Use the filter `.*` to force add all annotations, independent of their name (typically not recommended).
### Starting training jobs
After creating tasks, it is time to actually start the training of the neural network models for segmentation.
During training, the neural network learns the structure of selected area(s) from the provided annotations, so it can later be used to automatically segment new brain sections.
The easiest way to start the training and prediction this is by clicking the `Train+Predict all` button in the project menu.
This will start training and prediction jobs on the HPC system JURECA-DC (JSC, Jülich).
It is important to note that submitted jobs do not necessarily start immediately.
Depending on the load of the HPC system, jobs may take some time to start.
You can check the status of submitted jobs by clicking on the `Jobs` button next to a task.
There, you will see a list of submitted jobs, as well as their state.
Jobs can be `Pending`, `Running`, `Completed`, or `Failed`.
If a job is pending or running, you need to wait until the job is finished.
Typically, training takes between 10 and 20 minutes, while prediction can take between a few minutes up to two hours, depending on how many sections are being predicted.
If both training and prediction jobs are completed, predictions are ready to be viewed.
If a job fails, ask for support.
__Note:__ The system only provides status information for the most recent jobs.
Jobs that finished too long ago will have the status `Unknown`.
In case you see this status, assume that the job finished successfully, if you do not receive a mail that tells you otherwise.
If a job has unknown status, and you have problems viewing the results, ask for support.
### Viewing results
Prediction results can be inspected for each task by clicking on the clipboard icon next to each task.
Clicking on this button will open a new tab with a new microdraw page.
Navigate to the sections with predictions available to view the segmentation results as overlay.
Use the slider on the left to control the opacity of the overlay.
Segmentations are available for all sections in-between the annotated sections.
For example, if a task uses annotations on sections 200 and 300, segmentations will be created for sections 200 to 300.
## What's next?
After you obtained predictions, the next step is to quality check the predictions.
View them and try to find out if the prediction results are satisfactory.
If not, consider trying a different approach for subdividing sections and areas (see "Core concepts" section).
If results are satisfactory, a possible next step is attempting a 3D reconstruction.
Currently, this is only possible for the BigBrain dataset.
The prerequisite for the 3D reconstruction is a systematic quality check of the predictions.
The quality check consists of a classification of the section into "good" or "bad" segmentations.
It is important to note that not all segmentations need to be of good quality to obtain a good reconstruction.
As long as there is a sufficient amount of good quality segmentations, the 3D reconstruction can be created by interpolating between good segmentations.

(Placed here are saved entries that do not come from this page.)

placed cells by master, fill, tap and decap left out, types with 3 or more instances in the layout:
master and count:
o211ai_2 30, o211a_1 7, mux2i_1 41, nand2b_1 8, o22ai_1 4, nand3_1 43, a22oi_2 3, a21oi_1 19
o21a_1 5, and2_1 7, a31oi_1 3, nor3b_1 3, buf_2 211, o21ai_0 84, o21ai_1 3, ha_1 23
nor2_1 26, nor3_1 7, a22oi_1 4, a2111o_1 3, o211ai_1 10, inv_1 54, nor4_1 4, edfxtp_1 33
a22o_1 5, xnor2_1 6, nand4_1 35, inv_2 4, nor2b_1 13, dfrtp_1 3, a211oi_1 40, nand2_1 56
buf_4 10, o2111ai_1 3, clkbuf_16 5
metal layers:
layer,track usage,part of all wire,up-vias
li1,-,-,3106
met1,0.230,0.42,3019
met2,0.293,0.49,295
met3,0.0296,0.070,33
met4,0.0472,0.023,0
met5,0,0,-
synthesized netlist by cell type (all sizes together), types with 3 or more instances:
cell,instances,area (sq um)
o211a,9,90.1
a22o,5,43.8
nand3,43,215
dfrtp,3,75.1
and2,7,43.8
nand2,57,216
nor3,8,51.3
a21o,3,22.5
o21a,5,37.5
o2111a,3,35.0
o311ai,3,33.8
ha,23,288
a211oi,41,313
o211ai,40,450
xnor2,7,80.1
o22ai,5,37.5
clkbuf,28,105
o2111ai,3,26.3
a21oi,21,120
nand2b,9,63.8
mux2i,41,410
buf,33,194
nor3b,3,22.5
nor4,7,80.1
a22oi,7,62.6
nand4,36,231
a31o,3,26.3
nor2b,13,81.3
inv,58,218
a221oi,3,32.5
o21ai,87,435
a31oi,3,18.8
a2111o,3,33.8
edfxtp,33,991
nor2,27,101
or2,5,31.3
## config.mk

```make
export PLATFORM = sky130hd
export DESIGN_NAME = spi_frame_if
export DESIGN_NICKNAME = d
export VERILOG_FILES = /design/src/hw/spi_reg_pkg.sv /design/src/hw/spi_frame_if.sv
export VERILOG_INCLUDE_DIRS = /design/src /design/src/hw
export SDC_FILE = /design/constraint.sdc
export NUM_CORES = 1
export LEC_CHECK = 0
export ABC_AREA = 1
export BUFFER_PORTS_ARGS = -buffer_cell sky130_fd_sc_hd__buf_2
export CAP_MARGIN = 25
export CORE_UTILIZATION = 39
export CTS_BUF_LIST = sky130_fd_sc_hd__clkbuf_8
export CTS_CLUSTER_DIAMETER = 50
export DETAILED_ROUTE_END_ITERATION = 10
export PLACE_DENSITY_LB_ADDON = 0.1
export REMOVE_ABC_BUFFERS = 1
export SETUP_SLACK_MARGIN = 0.1
export SLEW_MARGIN = 10
export SYNTH_ARGS = -nofsm -noshare
export SYNTH_HDL_FRONTEND = slang
export SYNTH_SLANG_ARGS = --single-unit
```

## constraint.sdc

```tcl
create_clock -name clk -period 4.41 [get_ports clk]
set_input_delay 0.882 -clock clk [delete_from_list [all_inputs] [get_ports clk]]
set_output_delay 0.882 -clock clk [all_outputs]
set_load 0.03 [all_outputs]
```
## config.mk

```make
export PLATFORM = sky130hd
export DESIGN_NAME = ac_top
export DESIGN_NICKNAME = d
export VERILOG_FILES = /design/src/ac_pkg.sv /design/src/ac_top.sv /design/src/ac_pad.sv /design/src/ac_cmd_encoder.sv
export SDC_FILE = /design/constraint.sdc
export NUM_CORES = 1
export LEC_CHECK = 0
export ABC_CLOCK_PERIOD_IN_PS = 1040
export BUFFER_PORTS_ARGS = -buffer_cell sky130_fd_sc_hd__buf_4
export CELL_PAD_IN_SITES_DETAIL_PLACEMENT = 0
export CELL_PAD_IN_SITES_GLOBAL_PLACEMENT = 2
export CORE_ASPECT_RATIO = 2
export CORE_MARGIN = 2
export CORE_UTILIZATION = 31
export DETAILED_ROUTE_END_ITERATION = 8
export PLACE_DENSITY = 0.81
export SLEW_MARGIN = 20
export SYNTH_ARGS = -nofsm -noshare
export SYNTH_HDL_FRONTEND = slang
export SYNTH_SLANG_ARGS = --single-unit
```

## constraint.sdc

```tcl
create_clock -name pll_afi_clk -period 1.04 [get_ports pll_afi_clk]
set_clock_uncertainty 0.2 [all_clocks]
set_input_delay 0.104 -clock pll_afi_clk [delete_from_list [all_inputs] [get_ports pll_afi_clk]]
set_output_delay 0.104 -clock pll_afi_clk [all_outputs]
set_load 0.03 [all_outputs]
```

In practice, the quality check is performed by filling a simple excel table.
You should use the template provided [here](./classification.xlsx).
Create the relevant section range in the first column, and classify each section by entering "0" for bad quality and "1" for good quality.
If you are unsure about individual sections, ask for support.
Repeat the classification for each project you want to create a reconstruction for.
__Important:__ Do not modify the structure of the table, and do not enter additional information. Only use "0" and "1" for classification. Any other information may prevent automatic processing and will slow down the reconstruction process.
When you are finished with the classification, send the classification file to Christian Schiffer, so he can attempt a reconstruction.
Please include the following information in your request.
- The filled out quality check table.
- The ID (__not__ the name!) of the project to pull annotations from.
- If not all tasks of a project should be used, a comma separated list of task IDs to use (e.g., "1,2,3,5,6,10").
- A comma separated list of areas to consider for reconstruction (e.g., "hOc1,hOc2,hOc5").